LifeQuest is the club that cares about you! We want to see our members and community healthy and happy above all else. With 29 million Americans diagnosed with diabetes, we thought that we could share some tips on managing the disease and living a better life with it. As always, let us know if there is anything that we can do to help you keep on track and stay healthy while fighting diabetes.
1. Get a move on- Exercise is safe and highly recommended for most people with type 2 diabetes, including those with complications. Along with diet and medication, exercise will help you lower blood sugar and lose weight. However, the prospect of diving into a workout routine may be intimidating. If you’re like many newly diagnosed type 2 diabetics, you may not have exercised in years, tired in the beginning, and dropped off now. If that’s the case don’t worry: It’s fine to start slow and work up. Remember LifeQuest is here for you and we would love the opportunity to walk next to you and help you meet your fitness goals.

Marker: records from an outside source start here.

===== src/rtl/shift_rotate_unit.sv =====
module shift_rotate_unit (
  input  logic        clk,
  input  logic        rst_n,
  input  logic        in_valid,
  input  logic [2:0]  op_sel,
  input  logic [1:0]  width_sel,
  input  logic [1:0]  count_src,
  input  logic [7:0]  count_reg,
  input  logic [7:0]  count_imm,
  input  logic [31:0] operand,
  input  logic        carry_in,
  output logic        out_valid,
  output logic [31:0] result,
  output logic        carry_out,
  output logic        zero_out,
  output logic        sign_out,
  output logic        parity_out,
  output logic        carry_we,
  output logic        szp_we
);

  localparam int XLEN = 32;
  localparam int DLEN = 2 * XLEN;

  logic [6:0]      w;
  logic [6:0]      w1;
  logic [XLEN-1:0] mask;
  logic [7:0]      raw_cnt;
  logic [4:0]      cnt;
  logic [4:0]      rot_n;
  logic [5:0]      rc_n;
  logic [XLEN-1:0] opm;
  logic            sgn;

  always_comb begin
    case (width_sel)
      2'd0:    begin w = 7'd8;  mask = 32'h0000_00FF; end
      2'd1:    begin w = 7'd16; mask = 32'h0000_FFFF; end
      default: begin w = 7'd32; mask = 32'hFFFF_FFFF; end
    endcase
  end

  assign w1  = w + 7'd1;
  assign opm = operand & mask;
  assign sgn = opm[w[5:0] - 6'd1];

  always_comb begin
    case (count_src)
      2'd0:    raw_cnt = 8'd1;
      2'd1:    raw_cnt = count_reg;
      default: raw_cnt = count_imm;
    endcase
  end

  assign cnt   = raw_cnt[4:0];
  assign rot_n = cnt & 5'(w - 7'd1);

  always_comb begin
    case (width_sel)
      2'd0:    rc_n = 6'({1'b0, cnt} % 6'd9);
      2'd1:    rc_n = 6'({1'b0, cnt} % 6'd17);
      default: rc_n = {1'b0, cnt};
    endcase
  end

  // wide views of the operand for the shift network
  logic [DLEN-1:0] zx, sx, ring, ring_mask;
  logic [DLEN:0]   shl_v, shr_v, sar_v;
  logic [DLEN-1:0] rol_v, ror_v, rcl_v, rcr_v;

  assign zx        = {32'd0, opm};
  assign sx        = {{32{sgn}}, opm | (sgn ? ~mask : 32'd0)};
  assign ring      = zx | (64'(carry_in) << w);
  assign ring_mask = ({32'd0, mask} << 1) | 64'd1;

  assign shl_v = {1'b0, zx} << cnt;
  assign shr_v = {zx, 1'b0} >> cnt;
  assign sar_v = {sx, 1'b0} >> cnt;

  assign rol_v = (zx << rot_n) | (zx >> (w - 7'(rot_n)));
  assign ror_v = (zx >> rot_n) | (zx << (w - 7'(rot_n)));
  assign rcl_v = ((ring << rc_n) | (ring >> (w1 - 7'(rc_n)))) & ring_mask;
  assign rcr_v = ((ring >> rc_n) | (ring << (w1 - 7'(rc_n)))) & ring_mask;

  logic [XLEN-1:0] nres;
  logic            ncar;

  always_comb begin
    nres = opm;
    ncar = carry_in;
    if (cnt != 5'd0) begin
      case (op_sel)
        3'd0: begin nres = rol_v[XLEN-1:0] & mask; ncar = rol_v[0]; end
        3'd1: begin nres = ror_v[XLEN-1:0] & mask; ncar = ror_v[w[5:0] - 6'd1]; end
        3'd2: begin nres = rcl_v[XLEN-1:0] & mask; ncar = rcl_v[w[5:0]]; end
        3'd3: begin nres = rcr_v[XLEN-1:0] & mask; ncar = rcr_v[w[5:0]]; end
        3'd5: begin nres = shr_v[XLEN:1] & mask;   ncar = shr_v[0]; end
        3'd7: begin nres = sar_v[XLEN:1] & mask;   ncar = sar_v[0]; end
        default: begin nres = shl_v[XLEN-1:0] & mask; ncar = shl_v[w[5:0]]; end
      endcase
    end
  end

  always_ff @(posedge clk or negedge rst_n) begin
    if (!rst_n) begin
      out_valid  <= 1'b0;
      result     <= '0;
      carry_out  <= 1'b0;
      zero_out   <= 1'b0;
      sign_out   <= 1'b0;
      parity_out <= 1'b0;
      carry_we   <= 1'b0;
      szp_we     <= 1'b0;
    end else begin
      out_valid <= in_valid;
      carry_we  <= in_valid && (cnt != 5'd0);
      szp_we    <= in_valid && (cnt != 5'd0) && op_sel[2];
      if (in_valid) begin
        result     <= nres;
        carry_out  <= ncar;
        zero_out   <= (nres == '0);
        sign_out   <= nres[w[5:0] - 6'd1];
        parity_out <= ~^nres[7:0];
      end
    end
  end

endmodule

2. Try quick workouts- As long as you’re totaling 30 minutes of exercise each day, several brief workouts are fine as well.

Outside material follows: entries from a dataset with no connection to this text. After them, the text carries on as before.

===== src/rtl/snap_pkg.sv =====
package snap_pkg;
  localparam int WORD_W    = 32;
  localparam int FMT_W     = 3;
  localparam int PRE_WORDS = 4;   // header, cycle count, timestamp lo, timestamp hi
  localparam int TS_W      = 64;

  typedef enum logic [7:0] {
    RSN_PERIODIC = 8'd1,
    RSN_MANUAL   = 8'd2
  } reason_e;

  // number of counters carried by a given format
  function automatic int unsigned layout_count(input logic [FMT_W-1:0] fmt,
                                               input int unsigned nevt);
    return (nevt * (32'(fmt) + 32'd1)) / 32'd8;
  endfunction
endpackage


===== src/rtl/snap_agg.sv =====
module snap_agg #(
  parameter int NUM_UNITS = 4,
  parameter int NUM_EVT   = 16,
  parameter int CNT_W     = 32
) (
  input  logic                              clk,
  input  logic                              rst_n,
  input  logic [NUM_UNITS*NUM_EVT-1:0]      evt_i,
  input  logic                              gate_i,
  output logic [NUM_EVT-1:0][CNT_W-1:0]     cnt_o,
  output logic [CNT_W-1:0]                  gclk_o
);
  localparam int INC_W = $clog2(NUM_UNITS + 1);

  genvar e;
  for (e = 0; e < NUM_EVT; e++) begin : g_evt
    logic [INC_W-1:0] inc;
    logic [CNT_W-1:0] acc;

    // population count of this event across all units
    always_comb begin
      inc = '0;
      for (int u = 0; u < NUM_UNITS; u++) begin
        inc = inc + INC_W'(evt_i[u*NUM_EVT + e]);
      end
    end

    always_ff @(posedge clk) begin
      if (!rst_n)      acc <= '0;
      else if (gate_i) acc <= acc + CNT_W'(inc);
    end

    assign cnt_o[e] = acc;
  end

  always_ff @(posedge clk) begin
    if (!rst_n)      gclk_o <= '0;
    else if (gate_i) gclk_o <= gclk_o + 1'b1;
  end
endmodule


===== src/rtl/snap_timer.sv =====
module snap_timer #(
  parameter int PER_W = 16
) (
  input  logic             clk,
  input  logic             rst_n,
  input  logic [PER_W-1:0] period_i,
  input  logic             man_i,
  output logic             fire_o,
  output logic             manual_o
);
  logic [PER_W-1:0] tmr;
  logic             per_hit;

  assign per_hit  = (period_i != '0) && (tmr >= period_i - 1'b1);
  assign fire_o   = per_hit || man_i;
  assign manual_o = man_i;

  always_ff @(posedge clk) begin
    if (!rst_n)                tmr <= '0;
    else if (fire_o)           tmr <= '0;
    else if (period_i != '0)   tmr <= tmr + 1'b1;
    else                       tmr <= '0;
  end
endmodule


===== src/rtl/snap_emit.sv =====
module snap_emit
  import snap_pkg::*;
#(
  parameter int NUM_EVT = 16,
  parameter int CNT_W   = 32,
  parameter int CTX_W   = 8,
  parameter int AW      = 6
) (
  input  logic                           clk,
  input  logic                           rst_n,
  input  logic                           fire_i,
  input  logic                           manual_i,
  input  logic [FMT_W-1:0]               fmt_i,
  input  logic [CTX_W-1:0]               ctx_i,
  input  logic [NUM_EVT-1:0][CNT_W-1:0]  cnt_i,
  input  logic [CNT_W-1:0]               gclk_i,
  input  logic [TS_W-1:0]                ts_i,
  input  logic [AW-1:0]                  tail_i,
  input  logic                           wr_ready_i,
  output logic                           wr_valid_o,
  output logic [AW-1:0]                  wr_addr_o,
  output logic [WORD_W-1:0]              wr_data_o,
  output logic [AW-1:0]                  head_o,
  output logic                           ovf_o
);
  localparam int DEPTH   = 1 << AW;
  localparam int LEN_MAX = NUM_EVT + PRE_WORDS;
  localparam int IDX_W   = $clog2(LEN_MAX + 1);
  localparam int SEL_W   = (NUM_EVT > 1) ? $clog2(NUM_EVT) : 1;

  logic                          busy;
  logic [IDX_W-1:0]              idx, len_q, n_sel, len_sel;
  logic [AW-1:0]                 wptr, head_q, used;
  logic [AW:0]                   free_w;
  logic                          fits, last;
  logic [WORD_W-1:0]             hdr_q, gclk_q;
  logic [TS_W-1:0]               ts_q;
  logic [NUM_EVT-1:0][CNT_W-1:0] shadow;
  logic [IDX_W-1:0]              sel_full;
  logic [SEL_W-1:0]              sel;
  reason_e                       rsn;

  assign n_sel   = IDX_W'(layout_count(fmt_i, NUM_EVT));
  assign len_sel = n_sel + IDX_W'(PRE_WORDS);
  assign used    = head_q - tail_i;
  assign free_w  = (AW+1)'(DEPTH - 1) - {1'b0, used};
  assign fits    = 32'(free_w) >= 32'(len_sel);
  assign last    = (idx == len_q - 1'b1);
  assign rsn     = manual_i ? RSN_MANUAL : RSN_PERIODIC;

  always_ff @(posedge clk) begin
    if (!rst_n) begin
      busy   <= 1'b0;
      idx    <= '0;
      len_q  <= '0;
      wptr   <= '0;
      head_q <= '0;
      ovf_q_reset();
    end else begin
      if (busy && wr_ready_i) begin
        idx  <= idx + 1'b1;
        wptr <= wptr + 1'b1;
        if (last) begin
          busy   <= 1'b0;
          head_q <= wptr + 1'b1;
        end
      end
      if (fire_i) begin
        if (busy || !fits) begin
          ovf_o <= 1'b1;
        end else begin
          busy   <= 1'b1;
          idx    <= '0;
          len_q  <= len_sel;
          wptr   <= head_q;
          hdr_q  <= {8'(rsn), 8'(ctx_i), 8'(n_sel), {(8-FMT_W){1'b0}}, fmt_i};
          gclk_q <= WORD_W'(gclk_i);
          ts_q   <= ts_i;
          shadow <= cnt_i;
        end
      end
    end
  end

  // reset helper kept as a plain assignment inside the clocked block
  task automatic ovf_q_reset();
    ovf_o <= 1'b0;
  endtask

  always_comb begin
    sel_full = idx - IDX_W'(PRE_WORDS);
    sel      = SEL_W'(sel_full);
    unique case (idx)
      IDX_W'(0): wr_data_o = hdr_q;
      IDX_W'(1): wr_data_o = gclk_q;
      IDX_W'(2): wr_data_o = ts_q[31:0];
      IDX_W'(3): wr_data_o = ts_q[63:32];
      default:   wr_data_o = (32'(sel_full) < NUM_EVT) ? WORD_W'(shadow[sel]) : '0;
    endcase
  end

  assign wr_valid_o = busy;
  assign wr_addr_o  = wptr;
  assign head_o     = head_q;
endmodule


===== src/rtl/snap_unit.sv =====
module snap_unit
  import snap_pkg::*;
#(
  parameter int NUM_UNITS = 4,
  parameter int NUM_EVT   = 16,
  parameter int CTX_W     = 8,
  parameter int PER_W     = 16,
  parameter int AW        = 6
) (
  input  logic                         clk,
  input  logic                         rst_n,
  input  logic [NUM_UNITS*NUM_EVT-1:0] evt_i,
  input  logic [CTX_W-1:0]             ctx_i,
  input  logic                         filt_i,
  input  logic [CTX_W-1:0]             tgt_ctx_i,
  input  logic [PER_W-1:0]             period_i,
  input  logic [2:0]                   fmt_i,
  input  logic                         snap_req_i,
  output logic                         wr_valid_o,
  input  logic                         wr_ready_i,
  output logic [AW-1:0]                wr_addr_o,
  output logic [31:0]                  wr_data_o,
  output logic [AW-1:0]                head_o,
  input  logic [AW-1:0]                tail_i,
  output logic                         ovf_o
);
  localparam int CNT_W = WORD_W;

  logic                          gate, fire, manual;
  logic [NUM_EVT-1:0][CNT_W-1:0] cnt;
  logic [CNT_W-1:0]              gclk;
  logic [TS_W-1:0]               ts;

  assign gate = !filt_i || (ctx_i == tgt_ctx_i);

  always_ff @(posedge clk) begin
    if (!rst_n) ts <= '0;
    else        ts <= ts + 1'b1;
  end

  snap_agg #(.NUM_UNITS(NUM_UNITS), .NUM_EVT(NUM_EVT), .CNT_W(CNT_W)) u_agg (
    .clk(clk), .rst_n(rst_n), .evt_i(evt_i), .gate_i(gate),
    .cnt_o(cnt), .gclk_o(gclk)
  );

  snap_timer #(.PER_W(PER_W)) u_tmr (
    .clk(clk), .rst_n(rst_n), .period_i(period_i), .man_i(snap_req_i),
    .fire_o(fire), .manual_o(manual)
  );

  snap_emit #(.NUM_EVT(NUM_EVT), .CNT_W(CNT_W), .CTX_W(CTX_W), .AW(AW)) u_emit (
    .clk(clk), .rst_n(rst_n), .fire_i(fire), .manual_i(manual),
    .fmt_i(fmt_i), .ctx_i(ctx_i), .cnt_i(cnt), .gclk_i(gclk), .ts_i(ts),
    .tail_i(tail_i), .wr_ready_i(wr_ready_i), .wr_valid_o(wr_valid_o),
    .wr_addr_o(wr_addr_o), .wr_data_o(wr_data_o), .head_o(head_o), .ovf_o(ovf_o)
  );
endmodule


===== config.mk =====
export PLATFORM = sky130hd
export DESIGN_NAME = snap_unit
export DESIGN_NICKNAME = d
export VERILOG_FILES = /design/src/rtl/snap_pkg.sv /design/src/rtl/snap_agg.sv /design/src/rtl/snap_timer.sv /design/src/rtl/snap_emit.sv /design/src/rtl/snap_unit.sv
export SDC_FILE = /design/constraint.sdc
export NUM_CORES = 2
export LEC_CHECK = 0
export ABC_AREA = 1
export CAP_MARGIN = 5
export CORE_UTILIZATION = 41
export DETAILED_ROUTE_END_ITERATION = 7
export MAX_ROUTING_LAYER = met4
export PLACE_DENSITY_LB_ADDON = 0.12
export SYNTH_ARGS = -nofsm -noshare
export SYNTH_HDL_FRONTEND = slang
export SYNTH_SLANG_ARGS = --single-unit
export TNS_END_PERCENT = 100

===== constraint.sdc =====
create_clock -name clk -period 32.5 [get_ports clk]
set_clock_uncertainty 0.05 [all_clocks]
set_input_delay 8.125 -clock clk [delete_from_list [all_inputs] [get_ports clk]]
set_output_delay 8.125 -clock clk [all_outputs]
set_load 0.01 [all_outputs]

==> metrics.txt <==
clock-pin transition on the worst setup and hold timing paths 0.06 ns; Synth Register Bits 1272; DRT Pass-1 Iters 6; Final setup viols 0; total power draw 3.72 mW; initial antenna violation count 6; WS Path Type in2reg; status complete, no violations; RSZ-0062 raised after global routing false; proportion of layout cells with a drive suffix above 1 3.90%; antenna violation net count after detailed routing 0; startpoint types primary input; clk buf depth 3; Async S/R FF share, synth 0%; overall routing resource usage 28.6%; Pwr Density 50.7 nW/um^2; Slew headroom 16.3%; ranking of synthesized cells by area edfxtp_1 29%, dfxtp_1 20%, nand2_1 10%; Die W 402 um; Synth top area share 28.6%; Starting Density 41.4%; DPL Wire Length 164000 um; synthesized area 65600 um^2; htree depth 4; Top Ports 156; fill count 15800; GR Overflow Total 0; hold_buf cts 0; VDD IR-drop max 0.0465 mV; Synth area leader edfxtp_1; number of flops mapped to enable cells by yosys 625; Resized cells post-CTS 0; port bufs 155; Rows 146; CP Max Fanout 89; largest net degree at the start of global routing 203; Synth top cells by count 1823 x nand2_1, 934 x nor2_1, 771 x nand3_1, 647 x dfxtp_1, 625 x edfxtp_1; count leader, synth nand2_1; Hold Crit Class reg2reg; layout net count 8288; DRC 0; Chip Height 402 um; fin crit share 43.3%; main flop type after synthesis dfxtp_1; CTS buffer count 146; Routed wire per std cell 22.5 um; CTS tree done; leakage power 27.0 nW; Hold Vio Cnt, Final 0; core box area 159000 um^2; minimum clock period 14.08 ns; TritonCTS Sinks 1272; syn nets 8305; Routed WL 230000 um; endpoint class of the critical path flip-flop; post-DR vias/cell 5.55; max-slew violations 0; highest clock rate 71.0 MHz; die area 162000 um^2; Final Non-Filler Cells 10200; Distinct cells, synth 49; vias in the first global route 53100; Clk Latency, worst-skew pair 0.79 ns; Initial DRC Count 5474; register area share after synthesis 48.4%; Inst Count DP 9948; max_cap viols 0; first-pass GRT wire length 344000 um; Hold Slack 0.410 ns; Core Util, Final 46.3%; CTS root buffer clkbuf_16; GPL Wtd Cong 0.978; Worst EP required 32.83 ns; crit path DAT 14.41 ns; area grow syn2layout 12.0%; post-CTS setup buffers 0; synthesized instance count 8041; DR vias 56800; Syn Area/Cell 8.16 um^2; Syn. warnings 0; Setup TNS Final 0 ns; Slew @ Worst Pin 1.25 ns
-- state kept, by name, summed over array words and instances (netlist names) --
signal and cells:
u_emit.ts_q 64, u_tmr.tmr 16, u_emit.wr_addr_o 6, u_emit.head_o 6, u_agg.g_evt.acc 512, u_emit.gclk_q 32
u_emit.hdr_q 17, u_emit.len_q 4, ts 64, u_agg.gclk_o 32, u_emit.wr_valid_o 1, u_emit.shadow 512
u_emit.idx 5, u_emit.ovf_o 1
-- where the power goes --
| part | internal, mW | total, mW | switching (mW) |
|---|---|---|---|
| clock network | 0.957 | 1.67 | 0.715 |
| registers | 1.72 | 1.75 | 0.0260 |
| logic | 0.0863 | 0.304 | 0.218 |
| total | 2.76 | 3.72 | 0.959 |
-- worst max-delay path, cell delays in order --
cell             delay (ns)
clkdlybuf4s50_1        0.40
inv_1                  0.12
ha_1                   0.21
nand2_1                0.12
nor2_1                 0.26
nand2_1                0.12
nor3_1                 0.22
xor2_1                 0.17
inv_1                  0.06
ha_1                   0.27
nand2_1                0.07
nor3_1                 0.23
nand2_1                0.08
nand3_1                0.08
nand2_1                0.06
nand2_1                0.36
nand2_1                0.24
inv_8                  0.52
buf_4                  0.90
buf_4                  0.69
buf_4                  0.95
-- per-layer routing --
layer	global-route usage [%]	share of wire, %	up-vias
li1	-	-	27200
met1	39.6	45	27500
met2	43.6	45	1830
met3	3.97	6.5	294
met4	8.46	3.1	0
met5	-	0	-
-- through the flow --
step,area [um^2],setup WS [ns]
final,73400,18.42
after global routing,73400,17.91
after CTS,73400,18.40
after detailed placement,68600,17.60
after global placement,68600,17.76
after floorplan,65600,9.34
-- worst paths after layout --
kind / startpoint / to / slack (ns) / cells after the start
setup / recovery: period_i[0] / u_emit.shadow[288] / 18.42 / 21
hold / removal: u_tmr.tmr[0] / u_tmr.tmr[0] / 0.41 / 1
setup reg to reg: u_emit.head_o[0] / u_emit.shadow[288] / 25.99 / 18
hold reg to reg: u_tmr.tmr[0] / u_tmr.tmr[0] / 0.41 / 1
-- cell type report --
cell class | count | area, um^2 | area share (%)
antenna | 4 | 10.0 | 0.0136
tap | 2072 | 2590 | 3.53
clock inverter | 73 | 848 | 1.15
sequential | 1272 | 31700 | 43.2
inverter | 503 | 1910 | 2.60
clock buffer | 201 | 3940 | 5.36
timing repair buffer | 205 | 1940 | 2.64
multi-input combinational | 5896 | 30500 | 41.5
-- placed cells by master (no fill, tap or decap), drive strengths merged, types with 3 or more instances in the layout --
| cell | count |
|---|---|
| nand2 | 1824 |
| nor2 | 937 |
| nand3 | 772 |
| dfxtp | 647 |
| edfxtp | 625 |
| a21oi | 599 |
| inv | 511 |
| o21ai | 387 |
| xor2 | 327 |
| nor3 | 208 |
| xnor2 | 204 |
| clkbuf | 201 |
| nand4 | 169 |
| clkdlybuf4s50 | 153 |
| ha | 121 |
| o22ai | 70 |
| o221ai | 53 |
| buf | 52 |
| clkinv | 43 |
| nor3b | 36 |
| nand3b | 35 |
| fa | 33 |
| or2 | 33 |
| a22o | 23 |
| a221oi | 17 |
| nor4 | 14 |
| bufinv | 12 |
| clkinvlp | 10 |
| o211ai | 6 |
| and3 | 6 |
| o21a | 5 |
| diode | 4 |
| a22oi | 4 |
| nand2b | 3 |
| a31oi | 3 |
-- cell families after synthesis --
group	synth area share, %
AOI/OAI and AO/OA	9.69
xor gates and xnor gates	7.09
adders and majority gates	3.31
buffers and inverters	5.23
DFF	48.4
and+or+nand+nor	26.3
(Power assumes the default switching activity.)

3. Focus on overall Activity- Increase activity in general – such as walking or climbing stairs – rather than a particular type of exercise. Don’t rely on housework or other daily activity as your sole exercise. Too often people overestimate the amount of exercise they get and they underestimate the number of calories they consume.
4. Get a pedometer – Stanford University researchers conducted a review of 25 studies looking at the use of pedometers as motivation for physical activity. People who used a pedometer increased their activity by 27%. Having a goal of 10,000 steps a day (about five miles ) was important, even if the goal wasn’t reached. Pedometer users lost more weight, had a greater drop in blood pressure, and walked about 2,500 steps more per day than those who did not use a pedometer.
5. Work out with a friend – working out with friends can be an important motivation, particularly for people over 60. Having a friend call or setting up an exercise “contract” with a buddy may help.
6. Set specific, attainable goals – for example, you might set a goal of walking 10 minutes every Monday, Wednesday, and Saturday. It helps for people to set up very specific goals.
7. Reward yourself – Rather than focusing on the bad things that could happen if you don’t exercise, reward yourself for reaching your goals. You might say “OK, if I exercise 10 minutes three times a week for the next three weeks, then I’ll call my sister-in-law who lives in Australia.
8. Use Visual Cues – Put a note on the refrigerator or keep your walking shoes next to the back door as a reminder to go for a walk and it’ll be more likely to happen.
9. Write it all down. Write down your goals, be specific, and keep a record every time you do exercise. Record on your calendar every day whether you exercised for 10 to 15 minutes or more.
10. Join a Class – A class is good because there is an exercise leader and someone to call for emergency help, if necessary. LifeQuest offers many great land and water classes. If you are used to participating in land classes than try and water class and vice versa. Keep your workouts interesting by trying new classes, different equipment.
11. Don’t set goals too high – It’s much better to set a realistic goal and reach it. You are much more likely to be successful if you start with small, easily attainable goals and gradually increase them.
12. Look at the big picture – Working up to a moderate amount of exercise quickly isn’t that important in terms of your health. What really matters is next year you are doing it all the time. Getting there eventually in a way that you are able to stay with it is what is important because it is a long-term behavior change that is going to keep you healthy.
13. Get an exercise “prescription”. A fitness trainer can measure how physically fit you are and prescribe a specific intensity of exercise and how to progress to the next level. It’s based on that individual’s fitness stake. For a person that is very unfit, and has not been exercising, the exercise prescription will be at a low moderate intensity and then move to a slightly higher intensity and/or longer duration. Our Trainers at LifeQuest would be a great person to start with to for an assessment. Working with a personal trainer one to one will allow you to have an individualized exercise plan developed specifically for you.
14. Test yourself regularly – Keep up with your hemoglobin A1C and blood glucose testing. Good testing results can encourage you to keep with an exercise program, even when it feels tedious.